Clinical manifestations

Presentation and course

Myoclonus epilepsy with ragged-red fibers (MERRF) is a multisystem disorder traditionally characterized by (1) myoclonus, (2) generalized epilepsy, (3) ataxia, and (4) myopathy with ragged-red fibers in the muscle biopsy (26).

Onset of the disease is usually in childhood and adolescence after normal psychomotor early development, but it is also possible in adulthood. About 80% of patients have a family history of mitochondrial encephalomyopathy, although not always full-blown MERRF (30). Oligosymptomatic and asymptomatic maternal relatives in MERRF pedigrees are frequently detected. Occasional patients that fulfill the clinical criteria for MERRF also may have additional neurologic manifestation such as migraine (70), hearing impairment, and peripheral neuropathy. Several individuals with depressive mood disorders have been reported.
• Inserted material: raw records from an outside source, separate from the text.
==> flow/design.v <==
module apb_ram (
  input presetn,
  input pclk,
  input psel,
  input penable,
  input pwrite,
  input [31:0] paddr, pwdata,
  output reg [31:0] prdata,
  output reg pready, pslverr
);
  reg [31:0] mem [32];
  typedef enum {idle = 0, setup = 1, access = 2, transfer = 3} state_type;
  state_type state;
  always@(posedge pclk)
    begin
      if(presetn == 1'b0)  
        begin
        state <= idle;
        prdata <= 32'h00000000;
        pready <= 1'b0;
        pslverr <= 1'b0;
        for(int i = 0; i < 32; i++) 
        begin
          mem[i] <= 0;
        end
       end 
      else 
        begin
      case(state)
      idle : 
      begin
        prdata <= 32'h00000000;
        pready <= 1'b0;
        pslverr <= 1'b0;
        state   <= setup;
      end
      setup:  
      begin
           if(psel == 1'b1)
             state <= access;
           else
             state <= setup;
      end
      access: 
      begin 
        if(pwrite && penable) 
          begin
            if(paddr < 32) 
            begin
            mem[paddr] <= pwdata;
            state <= transfer;
            pslverr <= 1'b0;
            pready  <= 1'b1;
            end
            else 
            begin
            state <= transfer;
            pready <= 1'b1;
            pslverr <= 1'b1;
            end
          end
        else if (!pwrite && penable)
            begin
            if(paddr < 32) 
            begin
            prdata <= mem[paddr];
            state <= transfer;
            pready <= 1'b1;
            pslverr <= 1'b0;
            end
            else 
            begin
            state <= transfer;
            pready <= 1'b1;
            pslverr <= 1'b1;
            prdata <= 32'h00000000;
            end
          end
        else
           state <= setup;
       end  
        transfer: begin
          state <= setup;
          pready <= 1'b0;
          pslverr <= 1'b0;
        end
      default : state <= idle;
      endcase      
    end
  end
endmodule
## ember
==> flow/design.v (excerpt) <==
module System(
	clk,
	rst,
	mbed,
	select,
	GreenBlueServoOut,
	RedServoOut,
	BinRecycleServoOut,
	RedBlueServoOut,
	GreenOtherServoOut,
	dispenseBlueLED,
	dispenseComplete,
	dispenseGreenLED,
	dispenseRedLED,
	mainState,
	mbedOutput,
	results,
	sortBlueLED,
	sortComplete,
	sortGreenLED,
	sortRedLED
);
Settings: LEC_CHECK=0, ABC_AREA=1, CAP_MARGIN=20, CORE_MARGIN=2, CORE_UTILIZATION=68, CTS_CLUSTER_SIZE=74, SLEW_MARGIN=20; clock period 7.29 ns.
run.sh (not shown) runs the stock make flow with config.mk's settings and CLKGATE_MAP_FILE=.
ember has completed all stages; timing, DRC and antenna checks passed.
> inputs changed (ember -> raven)
- CTS_CLUSTER_SIZE: 74 -> unset
- CORE_UTILIZATION: 68 -> 70
- SETUP_SLACK_MARGIN: unset -> 0.01
- ABC_AREA: 1 -> unset
- the clock period (ns, I/O delays scaled along): 7.29 -> 3.16
- When raven is set beside ember, its simple-gate share of the synthesized area turns out to be 6.1 points smaller.
- [raven vs ember] area growth from synthesis to layout: higher in raven
- raven finished every step from synthesis to the final layout, and the layout passed the timing, DRC and antenna checks.
- On final hold slack: raven sits above ember.
- The worst slew margin relative to its limit reported for raven is greater than that of ember by 5.0 points.
- Taking ember as 1.0, raven lands at 0.78 on cell count after synthesis.
- [raven] clock power rose about 140% relative to ember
Among non-neurologic manifestations, cardiac involvement and lipomatosis are frequent. Cardiopathy is common in MERRF and may require medical treatment; in a study of 18 patients with the m.8344A>G mutation, eight had cardiac involvement (dilated cardiopathy in four, Wolff-Parkinson-White syndrome in three, partial cardiac conduction block in one), and two died of heart failure (71). An Italian study showed that cardiac involvement was observed in 53% of 15 m.8344A>G MERRF patients, and a restrictive respiratory insufficiency requiring ventilatory support was observed in about half of the patients (10). Lipomatosis may be observed in adult MERRF patients, most commonly in the cervical region (14). Massive lipomas have also been reported.
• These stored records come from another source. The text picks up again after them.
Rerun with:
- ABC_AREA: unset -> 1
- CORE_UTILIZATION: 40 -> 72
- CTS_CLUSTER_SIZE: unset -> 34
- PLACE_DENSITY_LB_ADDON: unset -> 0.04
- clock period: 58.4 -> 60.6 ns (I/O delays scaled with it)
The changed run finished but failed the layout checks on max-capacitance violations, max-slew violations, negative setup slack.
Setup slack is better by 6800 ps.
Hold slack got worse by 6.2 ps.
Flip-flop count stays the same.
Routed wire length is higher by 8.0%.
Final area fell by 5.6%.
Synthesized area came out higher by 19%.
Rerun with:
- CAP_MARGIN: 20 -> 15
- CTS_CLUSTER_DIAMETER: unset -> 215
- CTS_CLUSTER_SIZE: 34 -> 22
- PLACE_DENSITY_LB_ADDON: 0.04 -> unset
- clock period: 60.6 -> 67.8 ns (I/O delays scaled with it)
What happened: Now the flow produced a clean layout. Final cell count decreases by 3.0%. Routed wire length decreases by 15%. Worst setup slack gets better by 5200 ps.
Design cordic, start of the top module:
module cordic #(
    parameter WIDTH = 16,                
    parameter ITERATIONS = 12,           
    parameter MODE = 0                   
)(
    input wire clk,
    input wire rst_n,
    input wire start,                    
    input wire [WIDTH-1:0] x_in,         
    input wire [WIDTH-1:0] y_in,         
    input wire [WIDTH-1:0] z_in,         
    output reg done,                     
    output reg [WIDTH-1:0] x_out,        
    output reg [WIDTH-1:0] y_out,        
    output reg [WIDTH-1:0] z_out         
);
For scale: roughly 990 cells after synthesis, roughly 100 I/O pins, roughly 9300 µm² of cells after synthesis.
Settings: LEC_CHECK=0, CAP_MARGIN=20, CELL_PAD_IN_SITES_GLOBAL_PLACEMENT=3, CORE_MARGIN=2, CORE_UTILIZATION=40, CTS_CLUSTER_DIAMETER=380, CTS_CLUSTER_SIZE=99, PLACE_DENSITY_LB_ADDON=0.01, SETUP_SLACK_MARGIN=-0.9, SLEW_MARGIN=20; clock period 10.0 ns.
run.sh (not shown) runs the stock make flow with config.mk's settings and CLKGATE_MAP_FILE=.
The first run completed with no timing, DRC or antenna violations.
Next try:
- CELL_PAD_IN_SITES_GLOBAL_PLACEMENT: 3 -> default
- CORE_UTILIZATION: 40 -> 68
- CTS_CLUSTER_DIAMETER: 380 -> default
- CTS_CLUSTER_SIZE: 99 -> 33
- PLACE_DENSITY_LB_ADDON: 0.01 -> default
- SETUP_SLACK_MARGIN: -0.9 -> default
- clock period: 10.0 -> 5.01 ns (I/O delays scaled with it)
=> Cell area is higher by 0.87%. Core utilization goes up by 35 points. Die area fell by 40%. Worst hold slack hardly moves. Sequential share of layout area drops by 0.19 points. Non-clock buffer count grows by 22. Worst setup slack degrades by 4.3 ns. Cell count drops by 8.4%.

cordic again, from the RTL that the note above started with.
Settings: LEC_CHECK=0, CAP_MARGIN=20, CORE_MARGIN=2, CORE_UTILIZATION=70, CTS_CLUSTER_DIAMETER=30, CTS_CLUSTER_SIZE=38, SETUP_SLACK_MARGIN=0.61, SLEW_MARGIN=20; clock period 4.68 ns.
The starting point ran to the end with violations: setup timing.
Next try:
--- a/flow/config.mk
+++ b/flow/config.mk
@@ -9,6 +9,3 @@
 export CORE_MARGIN = 2
-export CORE_UTILIZATION = 70
-export CTS_CLUSTER_DIAMETER = 30
-export CTS_CLUSTER_SIZE = 38
-export SETUP_SLACK_MARGIN = 0.61
+export CORE_UTILIZATION = 40
 export SLEW_MARGIN = 20
==> flow/constraint.sdc (replaced) <==
create_clock -name core_clock -period 10.0 [get_ports {clk}]
set_input_delay 2.0000 -clock core_clock [delete_from_list [all_inputs] [get_ports {clk}]]
set_output_delay 2.0000 -clock core_clock [all_outputs]
set_load 0.01 [all_outputs]
After rerunning:
- With this change the flow passed the timing, design-rule and antenna checks
- routed wire length decreases by a quarter to a third
- worst setup slack gets better by 4.6 ns
- cell area went down by roughly a tenth
- register-to-register slack gets better by 4.6 ns
- clock skew went down by 0.0070 ns
- utilization drops by 47 points
- first-iteration DRC count decreases by well over a third
- worst hold slack loses 0.020 ns
- fmax falls by roughly a tenth
- area after synthesis stays the same
- cell count went up by a few percent
Next try:
--- a/flow/config.mk
+++ b/flow/config.mk
@@ -7,5 +7,9 @@
 export LEC_CHECK = 0
-export CAP_MARGIN = 20
-export CORE_MARGIN = 2
+export ABC_AREA = 0
+export CAP_MARGIN = 25
+export CORE_ASPECT_RATIO = 0.73
+export CORE_MARGIN = 10
 export CORE_UTILIZATION = 40
-export SLEW_MARGIN = 20
+export MIN_ROUTING_LAYER = met1
+export PLACE_DENSITY = 0.42
+export SLEW_MARGIN = 10
Outcome:
- utilization went down by 0.20 points
- maximum frequency came out higher by 1.5%
- non-clock buffer count came out higher by 1
Next try:
==> flow/config.mk (replaced) <==
export PLATFORM = sky130hd
export DESIGN_NAME = cordic
export DESIGN_NICKNAME = cordic
export VERILOG_FILES = /design/flow/design.v
export SDC_FILE = /design/flow/constraint.sdc
export NUM_CORES = 4
export LEC_CHECK = 0
export CAP_MARGIN = 40
export CORE_ASPECT_RATIO = 0.5
export CORE_MARGIN = 3
export CORE_UTILIZATION = 45
export CTS_CLUSTER_DIAMETER = 332
export CTS_CLUSTER_SIZE = 100
export SLEW_MARGIN = 20
Hold slack gains 0.0033 ns.
Cell count falls by about 2%.
Setup slack loses 0.0090 ns.
Wire length falls by 6.4%.
Count of clock-buffer cells in the layout rises by 1.
Via count rises by about 3%.
Next try:
==> flow/config.mk (replaced) <==
export PLATFORM = sky130hd
export DESIGN_NAME = cordic
export DESIGN_NICKNAME = cordic
export VERILOG_FILES = /design/flow/design.v
export SDC_FILE = /design/flow/constraint.sdc
export NUM_CORES = 4
export LEC_CHECK = 0
export CAP_MARGIN = 20
export CORE_MARGIN = 2
export CORE_UTILIZATION = 30
export SLEW_MARGIN = 20
==> flow/constraint.sdc (replaced) <==
create_clock -name core_clock -period 5.71 [get_ports {clk}]
set_input_delay 1.1420 -clock core_clock [delete_from_list [all_inputs] [get_ports {clk}]]
set_output_delay 1.1420 -clock core_clock [all_outputs]
set_load 0.01 [all_outputs]
The new run passed the timing, design-rule and antenna checks. Final cell count came out higher by 9.9%. Non-clock buffer count came out higher by 1. Worst hold slack degrades by 0.0058 ns. Maximum frequency came out higher by 6.5%. Wire length came out lower by 2.5%. Synthesized area stays the same.
==> inputs of 01-23 <==
==> flow/design.v <==
module datapath (
    part,
    clock,
    value,
    positive,
    reset,
    counter,
    result
);
    input part;
    input clock;
    input [15:0] value;
    input positive;
    input reset;
    output [15:0] counter;
    output [15:0] result;
    wire [15:0] _65 = 16'b0000000000000000;
    wire [15:0] _64 = 16'b0000000000000000;
    wire _102;
    wire _100;
    wire _101;
    wire _103;
    wire [15:0] _104;
    wire _96;
    wire _92;
    wire _93;
    wire _90;
    wire _91;
    wire _94;
    wire _95;
    wire _97;
    wire [15:0] _98;
    wire _86;
    wire _84;
    wire _81;
    wire _82;
    wire _79;
    wire _80;
    wire _83;
    wire _85;
    wire _87;
    wire [15:0] _88;
    wire [41:0] _73 = 42'b000000000000000000000010100011110101110001;
    wire [25:0] _71 = 26'b00000000000000000000000000;
    wire [41:0] _72;
    wire [83:0] _74;
    wire [57:0] _75;
    wire [25:0] _70 = 26'b00000000000000000000000000;
    wire [83:0] _76;
    wire [15:0] _77;
    wire [15:0] _78;
    wire [15:0] _89;
    wire [15:0] _99;
    wire [15:0] _105;
    wire [15:0] _67 = 16'b0000000000000001;
    wire [15:0] _68;
    wire [15:0] _62 = 16'b0000000000000000;
    wire [15:0] _58 = 16'b0000000001100100;
    wire [41:0] _53 = 42'b000000000000000000000010100011110101110001;
    wire [25:0] _51 = 26'b00000000000000000000000000;
    wire [41:0] _52;
    wire [83:0] _54;
    wire [57:0] _55;
    wire [25:0] _50 = 26'b00000000000000000000000000;
    wire [83:0] _56;
    wire [15:0] _57;
    wire [31:0] _59;
    wire [15:0] _60;
    wire [15:0] _48 = 16'b0000000000110010;
    wire [15:0] _44 = 16'b0000000001100100;
    wire [41:0] _39 = 42'b000000000000000000000010100011110101110001;
    wire [25:0] _37 = 26'b00000000000000000000000000;
    wire [41:0] _38;
    wire [83:0] _40;
    wire [57:0] _41;
    wire [25:0] _36 = 26'b00000000000000000000000000;
    wire [83:0] _42;
    wire [15:0] _43;
    wire [31:0] _45;
    wire [15:0] _46;
    wire [15:0] _34;
    wire [15:0] _29 = 16'b0000000001100100;
    wire [41:0] _24 = 42'b000000000000000000000010100011110101110001;
    wire [25:0] _22 = 26'b00000000000000000000000000;
    wire [41:0] _23;
    wire [83:0] _25;
    wire [57:0] _26;
    wire [25:0] _21 = 26'b00000000000000000000000000;
    wire [83:0] _27;
    wire [15:0] _28;
    wire [31:0] _30;
    wire [15:0] _31;
    wire [15:0] _32;
    wire [15:0] _19 = 16'b0000000001100100;
    wire [15:0] _20;
    wire [15:0] _33;
    wire [15:0] _35;
    wire [15:0] _47;
    wire [15:0] _49;
    wire [15:0] _61;
    wire _63;
    wire [15:0] _69;
    wire _2;
    wire [15:0] _106;
    wire [15:0] _107;
    wire [15:0] _3;
    reg [15:0] _66;
    wire vdd = 1'b1;
    wire [15:0] _16 = 16'b0000000000000000;
    wire [15:0] _15 = 16'b0000000000000000;
    wire _6;
    wire [15:0] _137 = 16'b0000000000110010;
    wire [15:0] _133 = 16'b0000000001100100;
    wire [41:0] _128 = 42'b000000000000000000000010100011110101110001;
    wire [25:0] _126 = 26'b00000000000000000000000000;
    wire [41:0] _127;
    wire [83:0] _129;
    wire [57:0] _130;
    wire [25:0] _125 = 26'b00000000000000000000000000;
    wire [83:0] _131;
    wire [15:0] _132;
    wire [31:0] _134;
    wire [15:0] _135;
    wire [15:0] _123;
    wire [15:0] _118 = 16'b0000000001100100;
    wire [41:0] _113 = 42'b000000000000000000000010100011110101110001;
    wire [25:0] _111 = 26'b00000000000000000000000000;
    wire [41:0] _112;
    wire [83:0] _114;
    wire [57:0] _115;
    wire [25:0] _110 = 26'b00000000000000000000000000;
    wire [83:0] _116;
    wire [15:0] _117;
    wire [31:0] _119;
    wire [15:0] _120;
    wire [15:0] _8;
    wire [15:0] _121;
    wire [15:0] _108 = 16'b0000000001100100;
    wire [15:0] _109;
    wire [15:0] _122;
    wire _10;
    wire [15:0] _124;
    wire [15:0] _136;
    wire _12;
    wire [15:0] _138;
    wire [15:0] _13;
    reg [15:0] _18;
    assign _102 = _49 == _62;
    assign _100 = _18 == _62;
    assign _101 = ~ _100;
    assign _103 = _101 & _102;
    assign _104 = _103 ? _67 : _62;
    assign _96 = _49 < _18;
    assign _92 = _49 == _62;
    assign _93 = ~ _92;
    assign _90 = _18 == _62;
    assign _91 = ~ _90;
    assign _94 = _91 & _93;
    assign _95 = _94 & _10;
    assign _97 = _95 & _96;
    assign _98 = _97 ? _67 : _62;
    assign _86 = _18 < _49;
    assign _84 = ~ _10;
    assign _81 = _49 == _62;
    assign _82 = ~ _81;
    assign _79 = _18 == _62;
    assign _80 = ~ _79;
    assign _83 = _80 & _82;
    assign _85 = _83 & _84;
    assign _87 = _85 & _86;
    assign _88 = _87 ? _67 : _62;
    assign _72 = { _71, _8 };
    assign _74 = _72 * _73;
    assign _75 = _74[83:26];
    assign _76 = { _70, _75 };
    assign _77 = _76[15:0];
    assign _78 = _66 + _77;
    assign _89 = _78 + _88;
    assign _99 = _89 + _98;
    assign _105 = _99 + _104;
    assign _68 = _66 + _67;
    assign _52 = { _51, _49 };
    assign _54 = _52 * _53;
    assign _55 = _54[83:26];
    assign _56 = { _50, _55 };
    assign _57 = _56[15:0];
    assign _59 = _57 * _58;
    assign _60 = _59[15:0];
    assign _38 = { _37, _35 };
    assign _40 = _38 * _39;
    assign _41 = _40[83:26];
    assign _42 = { _36, _41 };
    assign _43 = _42[15:0];
    assign _45 = _43 * _44;
    assign _46 = _45[15:0];
    assign _34 = _18 + _32;
    assign _23 = { _22, _8 };
    assign _25 = _23 * _24;
    assign _26 = _25[83:26];
    assign _27 = { _21, _26 };
    assign _28 = _27[15:0];
    assign _30 = _28 * _29;
    assign _31 = _30[15:0];
    assign _32 = _8 - _31;
    assign _20 = _18 + _19;
    assign _33 = _20 - _32;
    assign _35 = _10 ? _34 : _33;
    assign _47 = _35 - _46;
    assign _49 = _12 ? _48 : _47;
    assign _61 = _49 - _60;
    assign _63 = _61 == _62;
    assign _69 = _63 ? _68 : _66;
    assign _2 = part;
    assign _106 = _2 ? _105 : _69;
    assign _107 = _12 ? _62 : _106;
    assign _3 = _107;
    always @(posedge _6) begin
        _66 <= _3;
    end
    assign _6 = clock;
    assign _127 = { _126, _124 };
    assign _129 = _127 * _128;
    assign _130 = _129[83:26];
    assign _131 = { _125, _130 };
    assign _132 = _131[15:0];
    assign _134 = _132 * _133;
    assign _135 = _134[15:0];
    assign _123 = _18 + _121;
    assign _112 = { _111, _8 };
    assign _114 = _112 * _113;
    assign _115 = _114[83:26];
    assign _116 = { _110, _115 };
    assign _117 = _116[15:0];
    assign _119 = _117 * _118;
    assign _120 = _119[15:0];
    assign _8 = value;
    assign _121 = _8 - _120;
    assign _109 = _18 + _108;
    assign _122 = _109 - _121;
    assign _10 = positive;
    assign _124 = _10 ? _123 : _122;
    assign _136 = _124 - _135;
    assign _12 = reset;
    assign _138 = _12 ? _137 : _136;
    assign _13 = _138;
    always @(posedge _6) begin
        _18 <= _13;
    end
    assign counter = _18;
    assign result = _66;
endmodule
Maternally inherited spinocerebellar degeneration, atypical Charcot-Marie-Tooth disease, and Leigh disease have been reported as unusual manifestations in a MERRF pedigree (31). One patient presented with parkinsonism without myoclonus, epilepsy, or ataxia (32), and a child presented with acute demyelination in the central and peripheral nervous system (24). A MERRF-resembling case of adolescent-onset and slowly progressive mitochondrial encephalomyopathy with epilepsy, ataxia, and dystonia in the absence of clinical myopathy, caused by a rare mutation in the MT-TW gene, was reported (72).

The largest cohort to date comprises 42 carriers of the m.8344A>G mutation (39). Clinical data were available for 39 subjects, and four of those were asymptomatic (10.3%). The mean age at onset of the 35 symptomatic patients was 30.1±18.4 years (range 0 to 66; 11/35 with clinical onset before the age of 16). The most frequent clinical manifestations were muscle weakness in 51.3%, exercise intolerance in 38.5%, seizures in 30.8%, hearing loss in 30.8%, multiple lipomatosis in 28.2%, ptosis/ophthalmoparesis in 25.6%, ataxia in 20.5%, and myoclonus in 20.5%. Moreover, the authors reviewed the literature and found 282 additional mutation carriers. Considering all 321 patients so far available at the mean age of approximately 35 years, the clinical picture was characterized by the following signs and symptoms: myoclonus, muscle weakness, ataxia (35% to 45% of patients), generalized seizures, hearing loss (25% to 34.9%), cognitive impairment, multiple lipomatosis, neuropathy, exercise intolerance (15% to 24.9%), increased creatine kinase levels, ptosis/ophthalmoparesis, optic atrophy, cardiomyopathy, muscle wasting, respiratory impairment, diabetes, muscle pain, tremor, and migraine (5% to 14.9%) (10). Taken together, the phenotype of m.8344A>G mutation carriers showed marked heterogeneity, reaching from asymptomatic to lethal multisystem diseases.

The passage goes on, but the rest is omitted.